Two different types of engines and boilers were used with this class. HMS Druid, the first ship completed, had a two-cylinder horizontal steam engine driving a single 15 ft propeller. Four rectangular boilers provided steam to the engine at a working pressure of 30 psi. The engine produced a total of 2272 ihp which gave her a maximum speed of about 13.066 kn during sea trials. In contrast, the two later ships had a two-cylinder horizontal compound expansion steam engine, driving a single 15-foot or 14 ft 9 in propeller. Six cylindrical boilers provided steam to the engines at a working pressure of 60–64 psi. The engines produced between 2149 and 2275 ihp which gave the two ships a maximum speed over 13 kn. Briton and Thetis carried 255 LT of coal, while Druid carried an additional 30 LT. Although no information is available on their range, Admiral G. A. Ballard estimated that Druid had only about two-thirds the range of her sisters, despite the additional coal that she carried, due to the greater efficiency of the compound expansion engines.
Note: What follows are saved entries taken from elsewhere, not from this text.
$ cat src/rtl/ps2_host_tx_if.sv
// ps2_host_tx_if: command handshake between a PS/2 transmit client and the host transmitter
//   tx_data  byte to send, sampled when tx_start && tx_ready
//   tx_start one-cycle transmit request
//   tx_ready transmitter idle and accepting a request
//   tx_done  one-cycle pulse, byte acked by the device
//   tx_err   one-cycle pulse, no ack or device timeout
interface ps2_host_tx_if;
    logic [7:0] tx_data;
    logic       tx_start;
    logic       tx_ready;
    logic       tx_done;
    logic       tx_err;
    modport master (output tx_data, tx_start, input tx_ready, tx_done, tx_err);
    modport slave (input tx_data, tx_start, output tx_ready, tx_done, tx_err);
endinterface

$ cat src/rtl/ps2_host_tx.sv
// ps2_host_tx: PS/2 host-to-device transmitter (inhibit, request-to-send, 11-bit frame, ack check)
//   clk, rst     system clock, asynchronous active-low reset
//   bus          command handshake (ps2_host_tx_if.slave)
//   ps2_clk      raw PS/2 clock pad, ps2_data raw PS/2 data pad
//   ps2_clk_oe   1 pulls ps2_clk low, ps2_data_oe 1 pulls ps2_data low
module ps2_host_tx #(
    parameter int CLK_FREQ   = 50_000_000,
    parameter int INHIBIT_US = 100,
    parameter int TIMEOUT_US = 15000,
    parameter int FILTER_LEN = 8
) (
    input  logic         clk,
    input  logic         rst,
    ps2_host_tx_if.slave bus,
    input  logic         ps2_clk,
    input  logic         ps2_data,
    output logic         ps2_clk_oe,
    output logic         ps2_data_oe
);
    localparam int INH_CYC = CLK_FREQ / 1_000_000 * INHIBIT_US;
    localparam int TO_CYC  = CLK_FREQ / 1_000_000 * TIMEOUT_US;
    localparam int CW      = $clog2((INH_CYC > TO_CYC ? INH_CYC : TO_CYC) + 1);
    localparam int FW      = $clog2(FILTER_LEN + 1);

    typedef enum logic [2:0] {IDLE, INHIBIT, START, REQ, SEND, ACK, WAIT_IDLE} state_t;

    state_t          state, next;
    logic [1:0]      sync1, sync2, filt;
    logic [FW-1:0]   fcnt [2];
    logic            clk_prev;
    logic [CW-1:0]   cnt;
    logic [9:0]      shreg;
    logic [3:0]      bitcnt;
    logic            drv, fall, timed, timeout, set_done, set_err;

    // index 0 is the clock pad, index 1 the data pad
    always_ff @(posedge clk or negedge rst) begin
        if (!rst) begin
            sync1    <= '1;
            sync2    <= '1;
            filt     <= '1;
            fcnt     <= '{default: '0};
            clk_prev <= 1'b1;
        end else begin
            sync1    <= {ps2_data, ps2_clk};
            sync2    <= sync1;
            clk_prev <= filt[0];
            for (int i = 0; i < 2; i++) begin
                fcnt[i] <= (sync2[i] == filt[i] || fcnt[i] == FW'(FILTER_LEN - 1)) ? '0 : fcnt[i] + 1'b1;
                if (sync2[i] != filt[i] && fcnt[i] == FW'(FILTER_LEN - 1))
                    filt[i] <= sync2[i];
            end
        end
    end

    assign fall    = clk_prev & ~filt[0];
    assign timed   = state inside {REQ, SEND, ACK, WAIT_IDLE};
    assign timeout = timed && cnt == CW'(TO_CYC - 1);

    always_ff @(posedge clk or negedge rst) begin
        if (!rst) begin
            state       <= IDLE;
            bus.tx_done <= 1'b0;
            bus.tx_err  <= 1'b0;
        end else begin
            state       <= next;
            bus.tx_done <= set_done;
            bus.tx_err  <= set_err;
        end
    end

    always_comb begin
        next     = state;
        set_done = 1'b0;
        set_err  = 1'b0;
        case (state)
            IDLE:      next = bus.tx_start ? INHIBIT : IDLE;
            INHIBIT:   next = cnt == CW'(INH_CYC - 1) ? START : INHIBIT;
            START:     next = REQ;
            REQ:       next = fall ? SEND : REQ;
            SEND:      next = (fall && bitcnt == 4'd9) ? ACK : SEND;
            ACK: begin
                next    = fall ? (filt[1] ? IDLE : WAIT_IDLE) : ACK;
                set_err = fall & filt[1];
            end
            WAIT_IDLE: begin
                set_done = filt[0] & filt[1];
                next     = set_done ? IDLE : WAIT_IDLE;
            end
            default:   next = IDLE;
        endcase
        // a stalled device overrides whatever the clock edge would have done
        if (timeout) begin
            next     = IDLE;
            set_done = 1'b0;
            set_err  = 1'b1;
        end
    end

    // one counter times the inhibit window and then the per-edge device timeout
    always_ff @(posedge clk or negedge rst) begin
        if (!rst) begin
            cnt    <= '0;
            shreg  <= '1;
            bitcnt <= '0;
            drv    <= 1'b0;
        end else begin
            cnt <= (state == IDLE || state == START || (timed && fall)) ? '0 : cnt + 1'b1;
            if (state == IDLE && bus.tx_start)
                shreg <= {1'b1, ~^bus.tx_data, bus.tx_data};
            // bit 9 of shreg is the stop bit, so the tenth edge releases data naturally
            if (state == REQ) begin
                bitcnt <= '0;
                drv    <= 1'b1;
            end else if (state == SEND && fall) begin
                drv    <= ~shreg[bitcnt];
                bitcnt <= bitcnt + 1'b1;
            end
        end
    end

    assign bus.tx_ready = state == IDLE;
    assign ps2_clk_oe   = state == INHIBIT || state == START;
    assign ps2_data_oe  = state == START || state == REQ || ((state == SEND || state == ACK) && drv);
endmodule

$ cat src/flat_wrapper.sv
// flat-port wrapper written by rule: the top's interface ports become plain ports
module ps2_host_tx_flat 
#(
    parameter int CLK_FREQ   = 50_000_000,
    parameter int INHIBIT_US = 100,
    parameter int TIMEOUT_US = 15000,
    parameter int FILTER_LEN = 8
)
  (clk, rst, ps2_clk, ps2_data, ps2_clk_oe, ps2_data_oe, bus_tx_data, bus_tx_start, bus_tx_ready, bus_tx_done, bus_tx_err);
  ps2_host_tx_if bus_i ();
  input  logic clk;
  input  logic rst;
  input  logic ps2_clk;
  input  logic ps2_data;
  output logic ps2_clk_oe;
  output logic ps2_data_oe;
  input wire logic [$bits(bus_i.tx_data)-1:0] bus_tx_data;
  input wire logic [$bits(bus_i.tx_start)-1:0] bus_tx_start;
  output wire logic [$bits(bus_i.tx_ready)-1:0] bus_tx_ready;
  output wire logic [$bits(bus_i.tx_done)-1:0] bus_tx_done;
  output wire logic [$bits(bus_i.tx_err)-1:0] bus_tx_err;
  assign bus_i.tx_data = bus_tx_data;
  assign bus_i.tx_start = bus_tx_start;
  assign bus_tx_ready = bus_i.tx_ready;
  assign bus_tx_done = bus_i.tx_done;
  assign bus_tx_err = bus_i.tx_err;
  ps2_host_tx #(.CLK_FREQ(CLK_FREQ), .INHIBIT_US(INHIBIT_US), .TIMEOUT_US(TIMEOUT_US), .FILTER_LEN(FILTER_LEN)) u_core (.clk(clk), .rst(rst), .bus(bus_i), .ps2_clk(ps2_clk), .ps2_data(ps2_data), .ps2_clk_oe(ps2_clk_oe), .ps2_data_oe(ps2_data_oe));
endmodule
$ cat config.mk
export PLATFORM = sky130hd
export DESIGN_NAME = ps2_host_tx_flat
export DESIGN_NICKNAME = d
export VERILOG_FILES = /design/src/rtl/ps2_host_tx_if.sv /design/src/rtl/ps2_host_tx.sv /design/src/flat_wrapper.sv
export SDC_FILE = /design/constraint.sdc
export NUM_CORES = 1
export LEC_CHECK = 0
export ABC_AREA = 1
export CORE_MARGIN = 10
export CORE_UTILIZATION = 45
export DETAILED_ROUTE_END_ITERATION = 12
export PLACE_DENSITY = 0.62
export SLEW_MARGIN = 20
export SYNTH_ARGS = -nofsm -noshare
export SYNTH_HDL_FRONTEND = slang
export SYNTH_SLANG_ARGS = --single-unit
$ cat constraint.sdc
create_clock -name clk -period 2.72 [get_ports clk]
set_clock_uncertainty 0.15 [all_clocks]
set_input_delay 0.544 -clock clk [delete_from_list [all_inputs] [get_ports clk]]
set_output_delay 0.544 -clock clk [all_outputs]
set_load 0.005 [all_outputs]
### After elaboration in Yosys (flattened, before gate mapping)

Cells that the tools add are included.

| word-level totals | value |
|---|---|
| register bits | 54 |
| input port bits | 13 |
| output and inout port bits | 5 |
| logic and storage cells | 81 |

| cells by class | value |
|---|---|
| add/sub/neg operators | 4 |
| order comparisons | 1 |
| equal/unequal tests | 15 |
| multiplexer cells | 22 |
| bitwise operators | 5 |
| reduce and logical (&&, ||, !) cells | 20 |

Operators by type and width:

| cell | count |
|---|---|
| 3-bit case mux with 7 select lines | 1 |
| 20-bit by 1-bit adder with 20-bit output, second input constant | 1 |
| 20-bit by 13-bit == test with 1-bit output, second input constant | 1 |
| 20-bit == test, second input constant | 1 |
| 20-bit two-way mux | 1 |
| 4-bit two-way mux | 4 |
| 3-bit two-way mux | 5 |
| 4-bit by 1-bit adder with 4-bit output, second input constant | 3 |
| 3-bit == test, second input constant | 3 |
| 1-bit two-way mux | 9 |
| 4-bit by 3-bit == test with 1-bit output, second input constant | 2 |
| 1-bit logical AND | 8 |
| 1-bit logical OR | 8 |
| 8-bit XNOR reduction | 1 |
| 3-bit by 2-bit == test with 1-bit output, second input constant | 2 |
| 4-bit by 5-bit less-than comparator with 1-bit output, second input constant | 1 |
| 1-bit binary-select mux with 4-bit select | 1 |
| 4-bit == test, second input constant | 1 |
| 4-bit nonzero test | 1 |
| 1-bit AND | 3 |
| 3-bit by 1-bit == test with 1-bit output, second input constant | 1 |
| 3-bit logical NOT | 1 |
| 1-bit == test | 2 |
| 2-bit two-way mux | 1 |
| 3 further kinds | 5 |

### Depth between registers and ports, before layout

Gate-level depths: netlist (run 1).

| depth | value |
|---|---|
| depth after elaboration | 6 |
| depth in mapped cells | 10 |
| depth with buffers taken out | 9 |

### Worst setup path before layout (run 1)

OpenSTA, ideal clock, no wires.

| timing | value |
|---|---|
| path kind | register to output |
| start point | register u_core.state[1] |
| end point | output ps2_clk_oe |
| data arrival time | 903 ps |
| data required time | 2026 ps |
| slack | 1123 ps |
| cell stages (with the launch flop) | 4 |
| path buffers | 1 |
| cell sequence | dfrtp_1 buf_6 nor3_1 o21bai_1 |

| on the way | value |
|---|---|
| longest elaborated chain between the ends | 2 |
| elaborated cells on any way between the ends | 3 |
| those cells by class | eq/ne (2); reduce/logical (1) |

RTL lines:

| what | line | text |
|---|---|---|
| start: declaration | ps2_host_tx.sv:27 | `state_t state, next;` |
| start signal: assignment | ps2_host_tx.sv:66 | `state <= next;` |
| 3-bit by 1-bit == test with 1-bit output / 3-bit by 2-bit == test with 1-bit output (equally long branches) | ps2_host_tx.sv:123 | `assign ps2_clk_oe = state == INHIBIT \|\| state == START;` |
| 1-bit logical OR (*) | ps2_host_tx.sv:123 |  |
| end: declaration | flat_wrapper.sv:15 | `output logic ps2_clk_oe;` |

Every way passes the cells marked *; elsewhere a longest branch is shown, timed or not.

### Worst setup path after layout (run 1)

| timing | value |
|---|---|
| start point | register u_core.state[2] |
| end point | output ps2_clk_oe |

The elaborated chain is that of the path after synthesis.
The class was ship rigged and had a sail area of 15000 sqft. The lower masts were made of iron, but the other masts were wood. The ships were poor sailors and their best speed under sail alone was about 11 kn. Ballard attributed their poor performance under sail to the drag of the propeller, which could neither be hoisted out of the water, nor feathered. He also attributed their sluggish steering under sail to interference with the flow of water to the rudder by the fixed propeller. The first two ships were re-rigged as barques after their first commission.
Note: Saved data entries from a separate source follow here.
--- src/rtl/psum_ofifo.sv ---
// Output FIFO collecting one partial-sum row per pop across col independent columns.
// Columns fill on their own schedule; a row pops only once every column holds an entry.
module psum_ofifo
    import psum_ofifo_pkg::*;
#(
    parameter int col     = COL,
    parameter int psum_bw = PSUM_BW,
    parameter int depth   = DEPTH
) (
    input  logic                   clk,
    input  logic                   reset,
    input  logic [psum_bw*col-1:0] in,
    input  logic [col-1:0]         wr,
    input  logic                   rd,
    output logic [psum_bw*col-1:0] out,
    output logic                   o_valid,
    output logic                   o_full,
    output logic                   o_ready,
    output logic                   o_overflow
);

    logic [col-1:0] full;
    logic [col-1:0] empty;
    logic [col-1:0] drop;
    logic           pop;

    assign o_valid = ~|empty;
    assign o_full  = |full;
    assign o_ready = ~o_full;
    assign pop     = rd & o_valid;

    for (genvar c = 0; c < col; c++) begin : g_col
        fifo_col #(
            .psum_bw (psum_bw),
            .depth   (depth)
        ) u_fifo_col (
            .clk   (clk),
            .reset (reset),
            .push  (wr[c]),
            .pop   (pop),
            .din   (in[psum_bw*c +: psum_bw]),
            .dout  (out[psum_bw*c +: psum_bw]),
            .full  (full[c]),
            .empty (empty[c]),
            .drop  (drop[c])
        );
    end

    // Sticky: once any write is lost the row stream is corrupt until reset.
    always_ff @(posedge clk or negedge reset) begin
        if (!reset)     o_overflow <= 1'b0;
        else if (|drop) o_overflow <= 1'b1;
    end

endmodule
===== config.mk =====
export PLATFORM = sky130hd
export DESIGN_NAME = ram_share_arb
export DESIGN_NICKNAME = d
export VERILOG_FILES = /design/src/rtl/ram_share_arb.sv
export SDC_FILE = /design/constraint.sdc
export NUM_CORES = 1
export LEC_CHECK = 0
export ABC_AREA = 0
export CAP_MARGIN = 20
export CORE_MARGIN = 8
export CORE_UTILIZATION = 27
export CTS_CLUSTER_SIZE = 10
export DETAILED_ROUTE_END_ITERATION = 7
export GPL_TIMING_DRIVEN = 0
export PLACE_DENSITY_LB_ADDON = 0.08
export SYNTH_ARGS = -nofsm -noshare
export SYNTH_HDL_FRONTEND = slang
export SYNTH_SLANG_ARGS = --single-unit

===== constraint.sdc =====
create_clock -name bus_clk -period 2.8 [get_ports bus_clk]
set_input_delay 0.84 -clock bus_clk [delete_from_list [all_inputs] [get_ports bus_clk]]
set_output_delay 0.84 -clock bus_clk [all_outputs]
set_load 0.02 [all_outputs]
The first two ships were initially armed with a mix of 7-inch and 64-pounder 71 cwt rifled muzzle-loading guns. The eight 64-pounder guns were mounted on the broadside while the two 7 in guns were mounted on the forecastle and poop as chase guns. The 16-calibre 7-inch gun weighed 6.5 LT and fired a 112 lb shell. It was credited with the nominal ability to penetrate 7.7 in armour. After the completion of their first commissions, the two ships were rearmed with a total of fourteen lighter 64-cwt 64-pounder guns, two of which replaced the 7-inch guns as chase guns. Thetis, the last ship completed, was given this armament from the beginning.

==Ships==

| Ship | Builder | Laid down | Launched | Completed | Fate |
|---|---|---|---|---|---|
| Druid | Deptford Dockyard | 1868 | 13 March 1869 | February 1872 | Sold for scrap, 10 November 1886 |
| Briton | Sheerness Dockyard | 1868 | 6 November 1869 | November 1871 | Sold, 1887 |
| Thetis | Devonport Dockyard | 29 August 1870 | 26 October 1871 | 1 February 1873 | Sold for scrap, November 1887 |

Druid was the last ship to be built at Deptford Dockyard. The ship was initially assigned to the Cape of Good Hope Station, where she remained for two years before being transferred to the North America and West Indies Station. Druid was refitted upon her return home in December 1876, which included rearmament. The ship recommissioned in February 1879 and returned to the North American Station. She returned home in September 1882 and was paid off. Druid was laid up in the Medway until she was sold for scrap in 1886.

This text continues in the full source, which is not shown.